Oh to be able to have the money and time to attend!

Monday, October 10, 2005

Walmart Boycott

I have never felt completely comfortable shopping at Walmart. It has been suggested to me that my discomfort stems from the sheer size of the stores compared to the relatively smaller Zellers and Federated Co-op stores that were a fixture of my own childhood shopping landscape. But I don't think that is the reason.

Some of it stems from the way they moved into the Canadian marketplace. They bought out all the Kmarts across the country, shut them down, laid off the workers, then reopened under the Walmart banner. I remember telling people I would boycott Walmart as a result of that and their overly American, overly zealously capitalist philosophy. I remember people looking at me like I'd grown a third head and then telling me about all the bargains they'd gotten recently at Walmart.

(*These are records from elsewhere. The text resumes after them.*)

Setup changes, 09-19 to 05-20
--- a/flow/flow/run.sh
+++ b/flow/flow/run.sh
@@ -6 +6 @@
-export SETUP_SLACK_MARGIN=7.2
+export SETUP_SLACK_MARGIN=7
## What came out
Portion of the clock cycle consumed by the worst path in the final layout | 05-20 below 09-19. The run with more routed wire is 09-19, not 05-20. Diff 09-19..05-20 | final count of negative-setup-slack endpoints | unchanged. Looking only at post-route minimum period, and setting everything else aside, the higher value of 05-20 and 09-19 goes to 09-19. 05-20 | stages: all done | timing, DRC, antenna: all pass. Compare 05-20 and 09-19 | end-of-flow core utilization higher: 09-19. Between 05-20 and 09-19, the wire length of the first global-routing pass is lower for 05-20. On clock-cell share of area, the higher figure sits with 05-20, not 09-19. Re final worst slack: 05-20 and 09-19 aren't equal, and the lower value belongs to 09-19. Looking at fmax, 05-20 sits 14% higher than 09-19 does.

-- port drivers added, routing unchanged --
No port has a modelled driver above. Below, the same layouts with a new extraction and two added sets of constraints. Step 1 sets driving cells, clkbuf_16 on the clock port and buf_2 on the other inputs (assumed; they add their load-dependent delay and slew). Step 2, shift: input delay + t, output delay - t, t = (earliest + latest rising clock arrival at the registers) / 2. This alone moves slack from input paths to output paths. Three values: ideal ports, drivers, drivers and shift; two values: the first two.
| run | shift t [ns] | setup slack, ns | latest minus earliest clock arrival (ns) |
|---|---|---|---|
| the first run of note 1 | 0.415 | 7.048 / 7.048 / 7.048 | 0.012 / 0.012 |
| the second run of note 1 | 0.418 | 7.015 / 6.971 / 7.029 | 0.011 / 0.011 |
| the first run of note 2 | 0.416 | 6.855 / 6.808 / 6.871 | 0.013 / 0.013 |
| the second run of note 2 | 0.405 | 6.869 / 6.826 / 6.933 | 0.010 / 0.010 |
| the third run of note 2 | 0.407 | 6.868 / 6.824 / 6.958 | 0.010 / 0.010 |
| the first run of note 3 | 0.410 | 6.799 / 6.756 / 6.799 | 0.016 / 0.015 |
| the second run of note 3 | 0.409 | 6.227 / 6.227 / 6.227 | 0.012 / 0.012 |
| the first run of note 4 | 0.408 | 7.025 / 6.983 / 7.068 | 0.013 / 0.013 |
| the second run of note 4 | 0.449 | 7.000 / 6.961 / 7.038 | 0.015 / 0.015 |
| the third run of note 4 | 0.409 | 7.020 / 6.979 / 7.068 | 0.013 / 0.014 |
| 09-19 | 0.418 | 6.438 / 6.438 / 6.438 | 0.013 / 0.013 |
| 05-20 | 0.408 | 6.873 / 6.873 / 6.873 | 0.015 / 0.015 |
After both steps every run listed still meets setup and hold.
This is an optimization exercise on Yosys and OpenROAD, whose aim is small area, a short achievable clock period and few clock cycles per item, not a production implementation. Function was checked by simulation only, so behaviour that the tests miss may differ from the original.

==> module alu_fpu, before the edit <==
module alu_fpu (
  input  logic        i_clk,
  input  logic        i_rst_n,
  input  logic [31:0] i_operand_a,
  input  logic [31:0] i_operand_b,
  input  logic [31:0] i_rs1_f,
  input  logic [31:0] i_rs2_f,
  input  logic [31:0] i_rs3_f,
  input  logic [31:0] instr_ex,
  input  logic [4:0]  i_alu_op,
  output logic        o_done,
  output logic [31:0] o_alu_fpu_data
);
  localparam logic [4:0] OP_FADD = 5'b01010, OP_FSUB = 5'b01011, OP_FMUL = 5'b01100,
                         OP_FDIV = 5'b01101, OP_FMADD = 5'b11110, OP_FMSUB = 5'b11111;
  logic [4:0] op;
  assign op = i_alu_op;
  logic is_div, is_fma, negate;
  assign is_div = (op == OP_FDIV);
  assign is_fma = (op == OP_FMADD) | (op == OP_FMSUB);
  assign negate = (instr_ex[6:3] == 4'b1001);    
  logic [2:0]  cnt;
  logic [8:0]  A;
  logic [23:0] R;
  logic [14:0] Tl;
  logic [23:0] T;
  logic        div_step, div_last;
  assign div_step = (cnt != 3'd0) & (cnt != 3'd7);
  assign div_last = (cnt == 3'd7);
  assign o_done   = div_last;
  always_ff @(posedge i_clk or negedge i_rst_n) begin
    if (!i_rst_n) cnt <= 3'd0;
    else          cnt <= (is_div & ~div_last) ? cnt + 3'd1 : 3'd0;
  end
  logic [23:0] C;
  seed_rom u_rom (
    .x0(A[8]), .x1(A[7]), .x2(A[6]), .x3(A[5]), .x4(A[4]), .x5(A[3]), .x6(A[2]), .x7(A[1]), .x8(A[0]),
    .z00(C[23]), .z01(C[22]), .z02(C[21]), .z03(C[20]), .z04(C[19]), .z05(C[18]), .z06(C[17]), .z07(C[16]),
    .z08(C[15]), .z09(C[14]), .z10(C[13]), .z11(C[12]), .z12(C[11]), .z13(C[10]), .z14(C[9]),  .z15(C[8]),
    .z16(C[7]),  .z17(C[6]),  .z18(C[5]),  .z19(C[4]),  .z20(C[3]),  .z21(C[2]),  .z22(C[1]),  .z23(C[0]));
  logic [23:0] modv, Xd;
  assign modv = {1'b1, i_rs2_f[22:14], ~i_rs2_f[13:5], 5'b00000};
  assign Xd   = {1'b1, i_rs2_f[22:0]};
  logic [7:0]  rexp;
  logic [22:0] rman;
  assign rexp = R[22] ? (8'd253 - i_rs2_f[30:23]) : (8'd254 - i_rs2_f[30:23]);
  assign rman = R[22] ? {R[21:0], 1'b0} : {R[20:0], 2'b00};
  assign T = {(cnt == 3'd3) ? 9'h0FF : 9'h100, Tl};
  logic [31:0] mx, my;
  assign mx = {i_rs1_f[31] ^ negate, i_rs1_f[30:0]};
  assign my = div_last ? {i_rs2_f[31], rexp, rman} : i_rs2_f;
  logic yhid;
  assign yhid = div_last ? (i_rs2_f[30:23] != (R[22] ? 8'd253 : 8'd254)) : (|i_rs2_f[30:23]);
  logic [23:0] ma, mb;
  logic [47:0] prod;
  always_comb begin
    if (div_step) begin
      ma = (cnt == 3'd1) ? C : (cnt[0] ? T : Xd);
      mb = (cnt == 3'd1) ? modv : R;
    end else begin
      ma = {|mx[30:23], mx[22:0]};
      mb = {yhid, my[22:0]};
    end
  end
  mul24 u_mul (.a(ma), .b(mb), .p(prod));
  logic [1:0]  d3;
  logic [25:0] r3;
  assign d3 = ~prod[24:23];
  assign r3 = {2'b00, R} * d3;
  always_ff @(posedge i_clk) begin
    if (cnt == 3'd0) A <= i_rs2_f[22:14];
    if (div_step) begin
      case (cnt)
        3'd1, 3'd3, 3'd5: R <= prod[46:23];
        3'd6:             R <= R + {22'b0, r3[24:23]};
        default:          Tl <= ~prod[37:23];
      endcase
    end
  end
  logic [31:0] mul_res;
  fp_mul_post u_mulp (.x(mx), .y(my), .prod(prod), .out(mul_res));
  logic [31:0] add_x, add_y, add_res;
  logic        add_sub;
  assign add_x   = is_fma ? mul_res : i_rs1_f;
  assign add_y   = is_fma ? i_rs3_f : i_rs2_f;
  assign add_sub = (op == OP_FSUB) | (op == OP_FMSUB);
  fp_add u_add (.x(add_x), .y(add_y), .sub(add_sub), .out(add_res));
  logic [31:0] misc_res;
  int_misc u_misc (.op(op), .a(i_operand_a), .b(i_operand_b), .f1(i_rs1_f), .f2(i_rs2_f), .out(misc_res));
  always_comb begin
    case (op)
      OP_FADD, OP_FSUB, OP_FMADD, OP_FMSUB: o_alu_fpu_data = add_res;
      OP_FMUL, OP_FDIV:                     o_alu_fpu_data = mul_res;
      default:                              o_alu_fpu_data = misc_res;
    endcase
  end
endmodule
clock: 60.0 ns
lec_check: 0
abc_area: 1
cap_margin: 20
core_margin: 2
core_utilization: 40
slew_margin: 20
synth_memory_max_bits: 16384
standard.sh (not shown) runs the stock make flow with config.mk's settings and CLKGATE_MAP_FILE= SYNTH_SCRIPT=/design/flow/synth_recipe.tcl, a recipe that flattens the netlist after the stock synthesis.
==> flow/flow/run.sh <==
#!/bin/bash
# Layout flow: the standard ORFS flow (standard.sh, unchanged synthesis) with three
# layout options changed:
#  - repair_timing aims for 15 ns of setup slack instead of the default, so it also
#    shortens paths that already meet the clock;
#  - the resizer may swap a cell for one of another footprint (MATCH_CELL_FOOTPRINT=0);
#  - ports are buffered with sky130_fd_sc_hd__buf_2 (every port still gets a buffer).
# Each ORFS step keeps its own log under orfs/logs/; make's output goes to flow_make.log.
set -euo pipefail
bash standard.sh SETUP_SLACK_MARGIN=15 MATCH_CELL_FOOTPRINT=0 \
  "BUFFER_PORTS_ARGS=-buffer_cell sky130_fd_sc_hd__buf_2" finish > flow_make.log 2>&1
Testbench counts at the start, summed over its fixed seeds: cycles 30,685, ops 24,000.
Edit:
--- a/flow/design.v
+++ b/flow/design.v
@@ -5246,4 +5246,5 @@
   logic [2:0]  cnt;
   logic [8:0]  A;
+  logic        div_zero;
   logic [23:0] R;
   logic [14:0] Tl;
@@ -5252,8 +5253,9 @@
   assign div_step = (cnt != 3'd0) & (cnt != 3'd7);
   assign div_last = (cnt == 3'd7);
-  assign o_done   = div_last;
+  assign div_zero = (cnt == 3'd0) & (i_rs1_f[30:0] == 31'd0) & (i_rs2_f[30:24] != 7'h7F);
+  assign o_done   = div_last | (is_div & div_zero);
   always_ff @(posedge i_clk or negedge i_rst_n) begin
     if (!i_rst_n) cnt <= 3'd0;
-    else          cnt <= (is_div & ~div_last) ? cnt + 3'd1 : 3'd0;
+    else          cnt <= (is_div & ~div_last & ~div_zero) ? cnt + 3'd1 : 3'd0;
   end
   logic [23:0] C;
Effect: Core utilization hardly moves; critical path depth decreases by 6; flip-flop and latch count stays the same; setup slack improved by 0.17 ns; synthesized cell count came out lower by about 0.6%; wire length decreases by about 4%; maximum frequency climbs by 0.38%; non-clock buffer count fell by 19.
Testbench counts after the change, summed over its fixed seeds: cycles 30,405, ops 24,000.

## separate check: timing with driven ports
In the flow no input, the clock included, has a driving cell. The finished layouts below were timed again as built, in two steps. Step 1 sets driving cells, clkbuf_16 on the clock port and buf_2 on the other inputs (assumed; they add their load-dependent delay and slew). Step 2 adds t to the input delays and takes it off the output delays; t is the mean of the earliest and latest rising clock arrival at the registers after step 1. Input paths then give back, and output paths get back, about the clock's delay inside the block. Slacks: no drivers / after step 1 / after step 2; pairs: no drivers / after step 1.
run | t, ns | setup WS [ns] | worst hold slack (ns) | latest minus earliest clock arrival (ns) | cell pins on the clock port's net
the first run | 0.373 | 15.297 / 15.204 / 15.204 | 0.709 / 0.709 / 0.709 | 0.012 / 0.012 | 1
the second run | 0.389 | 15.465 / 15.423 / 15.423 | 0.707 / 0.707 / 0.707 | 0.008 / 0.008 | 1
After both steps setup and hold are still met in every run listed. For the first run, which loses most, drivers alone change the setup slack by -0.093 ns; drivers and shift together by -0.093 ns.
This design comes from an exercise in tuning for small area, a short achievable clock period and few clock cycles per item on the open sky130 flow, not from production work.
RTL that was checked went through simulation tests only; none was proved equivalent to the original.

== run a ==
## systolic_array
module systolic_array #(
    parameter DATAWIDTH = 16,
    parameter N_SIZE = 4
) (
    input clk, rst_n,
    input valid_in,
    input [N_SIZE*DATAWIDTH-1:0] matrix_a_in,  
    input [N_SIZE*DATAWIDTH-1:0] matrix_b_in,  
    output reg valid_out,
    output [N_SIZE*DATAWIDTH*2-1:0] matrix_out  
);
    reg [4:0] cnt;
    reg ld;          
    always @(posedge clk or negedge rst_n) begin
        if (!rst_n) begin
            cnt <= 5'd0;
            valid_out <= 1'b0;
            ld <= 1'b1;
        end else begin
            ld <= (cnt == 5'd0) || (cnt == 5'd1) || (cnt == 5'd2) || (cnt == 5'd18);
            if (cnt == 5'd0)
                cnt <= valid_in ? 5'd1 : 5'd0;
            else if (cnt == 5'd18)
                cnt <= 5'd0;
            else
                cnt <= cnt + 5'd1;
            valid_out <= (cnt == 5'd5) || (cnt == 5'd9) || (cnt == 5'd13) || (cnt == 5'd17);
        end
    end
    reg last;
    always @(posedge clk)
        last <= (cnt[1:0] == 2'd0);
    reg [15:0] ra1_0, ra1_1, ra1_2, ra1_3;
    reg [15:0] ra2_0, ra2_1, ra2_2, ra2_3;
    reg [15:0] ra3_0, ra3_1, ra3_2, ra3_3;
    reg [63:0] rb0, rb1, rb2, rb3;
    always @(posedge clk) begin
        ra1_0 <= matrix_a_in[16 +: 16];
        ra2_0 <= ld ? matrix_a_in[32 +: 16] : ra2_3;
        ra3_0 <= ld ? matrix_a_in[48 +: 16] : ra3_3;
        rb0 <= ld ? matrix_b_in : rb3;
        ra1_1 <= ra1_0; ra1_2 <= ra1_1; ra1_3 <= ra1_2;
        ra2_1 <= ra2_0; ra2_2 <= ra2_1; ra2_3 <= ra2_2;
        ra3_1 <= ra3_0; ra3_2 <= ra3_1; ra3_3 <= ra3_2;
        rb1 <= rb0; rb2 <= rb1; rb3 <= rb2;
    end
    reg [15:0] asel;
    always @(*) begin
        case (cnt[3:2])
            2'd0: asel = matrix_a_in[15:0];
            2'd1: asel = ra1_3;
            2'd2: asel = ra2_3;
            default: asel = ra3_3;
        endcase
    end
    wire [17:0] ax = {2'b00, asel};
    reg [7:0] bneg, bone, btwo;
    reg btop;
    always @(posedge clk) begin
        bneg[0] <= ax[1];
        bone[0] <= ax[0] ^ 1'b0;
        btwo[0] <= (ax[1] & ~ax[0] & ~1'b0) | (~ax[1] & ax[0] & 1'b0);
        bneg[1] <= ax[3];
        bone[1] <= ax[2] ^ ax[1];
        btwo[1] <= (ax[3] & ~ax[2] & ~ax[1]) | (~ax[3] & ax[2] & ax[1]);
  ...
clock: 10.0 ns
lec_check: 0
cap_margin: 20
core_margin: 2
core_utilization: 40
slew_margin: 20
standard.sh (not shown) runs the stock make flow with config.mk's settings and CLKGATE_MAP_FILE= SYNTH_SCRIPT=/design/flow/synth_recipe.tcl, a recipe that flattens the netlist after the stock synthesis.
==> flow/flow/run.sh <==
#!/bin/bash
# Layout flow: the standard ORFS flow (standard.sh) with three changes:
#  - after the standard synthesis, flow/fixpol.py removes most of the inverters that
#    Yosys' full-adder extraction leaves between full adders (each full adder may be used
#    in its inverted form, since FA(~a,~b,~c) = ~FA(a,b,c)); registers are not touched;
#  - the repair steps aim for a larger setup slack margin, so that the paths end well
#    below the 10 ns clock period; the SDC and the period are the standard flow's own;
#  - port buffers are buf_2, and the clock tree uses larger sink clusters.
set -euo pipefail
R=orfs/results/sky130hd/systolic_array/base
ARGS="SETUP_SLACK_MARGIN=6.7 CORE_UTILIZATION=65 CTS_CLUSTER_SIZE=30 CTS_CLUSTER_DIAMETER=60"
bash standard.sh synth > standard_synth.log 2>&1
cp $R/1_2_yosys.v $R/1_2_yosys.standard.v
python3 flow/fixpol.py $R/1_2_yosys.standard.v $R/1_2_yosys.v > fixpol.log 2>&1
bash standard.sh $ARGS BUFFER_PORTS_ARGS='-buffer_cell sky130_fd_sc_hd__buf_2' finish > standard_flow.log 2>&1
Other scripts of this flow, unchanged in this note and not shown: flow/flow/fixpol.py
Relative to run a, the following input files were edited for run b:
--- a/flow/design.v
+++ b/flow/design.v
@@ -32,13 +32,13 @@
         last <= (cnt[1:0] == 2'd0);
     reg [15:0] ra1_0, ra1_1, ra1_2, ra1_3;
     reg [15:0] ra2_0, ra2_1, ra2_2, ra2_3;
     reg [15:0] ra3_0, ra3_1, ra3_2, ra3_3;
     reg [63:0] rb0, rb1, rb2, rb3;
     always @(posedge clk) begin
-        ra1_0 <= matrix_a_in[16 +: 16];
+        ra1_0 <= ld ? matrix_a_in[16 +: 16] : ra1_3;
         ra2_0 <= ld ? matrix_a_in[32 +: 16] : ra2_3;
         ra3_0 <= ld ? matrix_a_in[48 +: 16] : ra3_3;
         rb0 <= ld ? matrix_b_in : rb3;
         ra1_1 <= ra1_0; ra1_2 <= ra1_1; ra1_3 <= ra1_2;
         ra2_1 <= ra2_0; ra2_2 <= ra2_1; ra2_3 <= ra2_2;
         ra3_1 <= ra3_0; ra3_2 <= ra3_1; ra3_3 <= ra3_2;
==> comparison <==
- Going from run a to run b, multi-input combinational cell count grew slightly.
- For run b, the startpoint of the most critical setup path was bneg[3]$_DFF_P_, unlike run a, where it was ps0[2]$_DFF_P_.
- From run a to run b the numbers moved as follows: core occupancy in the finished layout decreased 0.28 points, fraction of area in clock buffers and inverters essentially unchanged, number of non-clock buffers in the layout shows a reduction of 36, initial antenna violation count down 2, largest fanout on the critical path rose 19.
- [compare] base=run a new=run b: register area closely matched the old numbers, die outline area climbed about 0.6%, synthesized area rose by 330 um2.
- Run b — area growth from synthesis to final layout 0.78 points lower, run a as reference
- A cell with the largest stage delay on the worst path of sky130_fd_sc_hd__fa_2 is what run a shows, while sky130_fd_sc_hd__dfxtp_4 belongs to run b.
- The final reports for run b and run a show overall die height higher in the former.
- Compare run a and run b | share of layout cells above drive strength 1 higher: run a
Function was not checked in any run of this note: the RTL went through the layout flow alone.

Over time, my position softened and I have been guilty of stopping in and spending far too much on cosmetics, housewares, camping gear and the like. I usually leave feeling bewildered, anxious and more than little bit guilty. Seems I'm not alone in my spending habits, though most figures are for the US only, I believe.

They're opening another huge store not 10 minutes from my house. It seems to be about triple the size of the existing Laval Walmart store and the city is busy redoing all the roads and highways in the area to allow access to this shopping behemoth. Robert Greenwald gives me an idea of what is to come in my neighbourhood, though, and yes I'm worried. Not just for the traffic and noise and pollution, but also for the social implications for the small retailers down the street from me and for the family farms and greenhouses that operate near it. Fortune magazine has even written about these sorry aspects of the phenomenon and about the new documentary Wal-Mart: The High Cost of Low Price coming out soon from Robert Greenwald.

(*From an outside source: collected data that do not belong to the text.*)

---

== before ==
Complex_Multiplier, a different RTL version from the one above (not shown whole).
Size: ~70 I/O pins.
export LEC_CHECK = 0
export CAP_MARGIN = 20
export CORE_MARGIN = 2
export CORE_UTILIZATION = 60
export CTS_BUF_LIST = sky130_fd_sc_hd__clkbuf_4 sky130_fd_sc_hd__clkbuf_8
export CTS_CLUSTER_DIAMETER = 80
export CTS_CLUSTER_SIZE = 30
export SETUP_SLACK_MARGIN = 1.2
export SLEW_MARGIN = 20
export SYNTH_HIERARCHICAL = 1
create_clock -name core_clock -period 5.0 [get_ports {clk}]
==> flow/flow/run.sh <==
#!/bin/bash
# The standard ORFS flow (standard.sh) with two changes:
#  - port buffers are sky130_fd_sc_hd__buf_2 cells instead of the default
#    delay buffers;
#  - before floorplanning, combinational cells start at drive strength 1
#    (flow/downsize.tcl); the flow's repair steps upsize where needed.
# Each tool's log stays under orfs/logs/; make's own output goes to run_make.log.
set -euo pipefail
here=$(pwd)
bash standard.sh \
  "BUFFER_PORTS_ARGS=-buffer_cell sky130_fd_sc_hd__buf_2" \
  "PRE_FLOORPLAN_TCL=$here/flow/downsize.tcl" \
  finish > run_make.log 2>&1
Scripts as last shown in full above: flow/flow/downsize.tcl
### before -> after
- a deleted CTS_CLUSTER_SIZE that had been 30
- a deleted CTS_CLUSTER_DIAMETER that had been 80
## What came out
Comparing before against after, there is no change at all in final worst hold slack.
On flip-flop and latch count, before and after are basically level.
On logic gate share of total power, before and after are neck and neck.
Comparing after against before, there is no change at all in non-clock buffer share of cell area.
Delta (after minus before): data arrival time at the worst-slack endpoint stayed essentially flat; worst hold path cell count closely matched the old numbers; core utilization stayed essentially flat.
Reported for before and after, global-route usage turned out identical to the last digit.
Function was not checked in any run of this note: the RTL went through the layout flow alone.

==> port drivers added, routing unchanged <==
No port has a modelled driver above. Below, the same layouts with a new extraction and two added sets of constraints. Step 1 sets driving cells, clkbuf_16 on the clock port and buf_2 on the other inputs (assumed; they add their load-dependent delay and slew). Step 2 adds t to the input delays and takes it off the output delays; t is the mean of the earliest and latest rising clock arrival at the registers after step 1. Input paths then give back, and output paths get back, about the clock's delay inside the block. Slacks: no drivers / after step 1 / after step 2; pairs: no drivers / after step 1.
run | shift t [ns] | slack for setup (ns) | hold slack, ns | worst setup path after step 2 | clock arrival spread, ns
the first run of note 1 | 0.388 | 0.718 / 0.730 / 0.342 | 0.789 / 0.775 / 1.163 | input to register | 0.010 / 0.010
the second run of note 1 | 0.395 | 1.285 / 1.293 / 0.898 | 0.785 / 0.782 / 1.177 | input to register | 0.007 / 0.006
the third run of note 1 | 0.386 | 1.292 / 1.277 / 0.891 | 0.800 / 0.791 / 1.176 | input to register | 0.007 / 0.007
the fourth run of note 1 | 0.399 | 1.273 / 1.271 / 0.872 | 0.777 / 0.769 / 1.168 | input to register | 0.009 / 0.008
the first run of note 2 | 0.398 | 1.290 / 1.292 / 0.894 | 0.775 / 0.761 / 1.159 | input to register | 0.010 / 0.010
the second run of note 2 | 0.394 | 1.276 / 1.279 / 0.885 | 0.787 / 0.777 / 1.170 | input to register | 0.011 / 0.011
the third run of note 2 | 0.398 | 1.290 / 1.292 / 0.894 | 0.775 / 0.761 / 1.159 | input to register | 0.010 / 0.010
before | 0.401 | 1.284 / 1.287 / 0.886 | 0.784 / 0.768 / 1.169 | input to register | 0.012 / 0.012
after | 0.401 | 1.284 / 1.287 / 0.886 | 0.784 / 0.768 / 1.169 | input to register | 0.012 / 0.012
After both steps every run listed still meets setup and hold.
Context: an optimization exercise on an open-source flow, tuned for small area, a short achievable clock period and few clock cycles. The choices shown serve that exercise and are no tape-out recipe. Function was checked by simulation only, so behaviour that the tests miss may differ from the original. Power and IR drop assume default switching activity.

==> design/flow/flow/run.sh <==
#!/bin/bash
set -uo pipefail
bash standard.sh SETUP_SLACK_MARGIN=7.5 TNS_END_PERCENT=5 \
  "BUFFER_PORTS_ARGS=-buffer_cell sky130_fd_sc_hd__buf_4" finish > standard_flow.log 2>&1
==> design/flow/standard.sh <==
#!/bin/bash
# synth_recipe.tcl (not shown) runs the flow's synth.tcl, then flattens the netlist and writes it again
# the make line also repeats each setting of config.mk as NAME=value (left out here)
make -C /OpenROAD-flow-scripts/flow DESIGN_CONFIG=/design/flow/config.mk WORK_HOME=/design/flow/orfs CLKGATE_MAP_FILE= SYNTH_SCRIPT=/design/flow/synth_recipe.tcl "${@:-finish}"
==> design/flow/config.mk <==
export PLATFORM = sky130hd
export DESIGN_NAME = CPU
export DESIGN_NICKNAME = CPU
export VERILOG_FILES = /design/flow/design.v
export SDC_FILE = /design/flow/constraint.sdc
export NUM_CORES = 8
export LEC_CHECK = 0
export CAP_MARGIN = 20
export CORE_MARGIN = 2
export CORE_UTILIZATION = 40
export SETUP_SLACK_MARGIN = 0.4
export SLEW_MARGIN = 20
==> design/flow/constraint.sdc <==
create_clock -name core_clock -period 12.0 [get_ports {clk}]
set_input_delay 2.4000 -clock core_clock [delete_from_list [all_inputs] [get_ports {clk}]]
set_output_delay 2.4000 -clock core_clock [all_outputs]
set_load 0.01 [all_outputs]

Then I read this AlterNet article today about Walmart and while, yes, it is obviously slanted towards being completely negative, I found it refreshingly honest and definitely eye-opening. And guilt-inducing too, I admit.

So I'm renewing my old boycott and strengthening my resolve to avoid the new store's lure. Perhaps I can arrange one of the first Canadian Whirl-Mart protests?

Friday, October 07, 2005

Internet Generations 6.0 report

Here it is, the end of the second day of presentations and networking at the AoIR's Internet Generations 6.0 conference in Chicago. I'm tired but happily so. Just got back from the gala event at the Mid-America club on the 80th floor of the AoN centre building. Breathtaking view and great buffet spread too.

the mix of people here seems to be heavily slanted in favour of communications faculty, and so far I've seen a lot of presentations that were survey data and not a lot of contextualization. The surveys themselves were well done by the looks of it though, not that I'm a good person to judge, given that I'm much more into theory and tend to fall asleep in my stats classes. However, I did see a few interesting analyses of website linking practices in political campaigns and another session on mobile technology and GPS usage for cultural public education purposes in a public park in Montreal.

I've also talked to quite a few people about MA and PhD programs in the US and the UK and gotten some great pointers on schools to look into that I hadn't considered, including NorthWestern, UMinn and UWash. I got good feedback too on the CCT program at Georgetown from a few alumni (though oddly no one from CCT was here as a presenter) as well as possiblities at UTA. I've met some nice people over the last few days, including a few students that might be able to contribute to GameCODE. One person even has a semiotics background, which should make Kelly happy.

I had a good response to my own paper, which relieved and pleased me. I got a lot of encouragement to submit it for journals so I might try doing that over the Christmas holidays when other papers aren't competing for my attention. I had a decent number of requests for a copy of it so they could review it and cite it. An interest in Mary Douglas' work on anomalies per my take on her work seems to have struck a chord for a few academics interested in sociolinguistics, of all things.

One more day to go and then it's home to finish my material culture paper. Real life and all of that.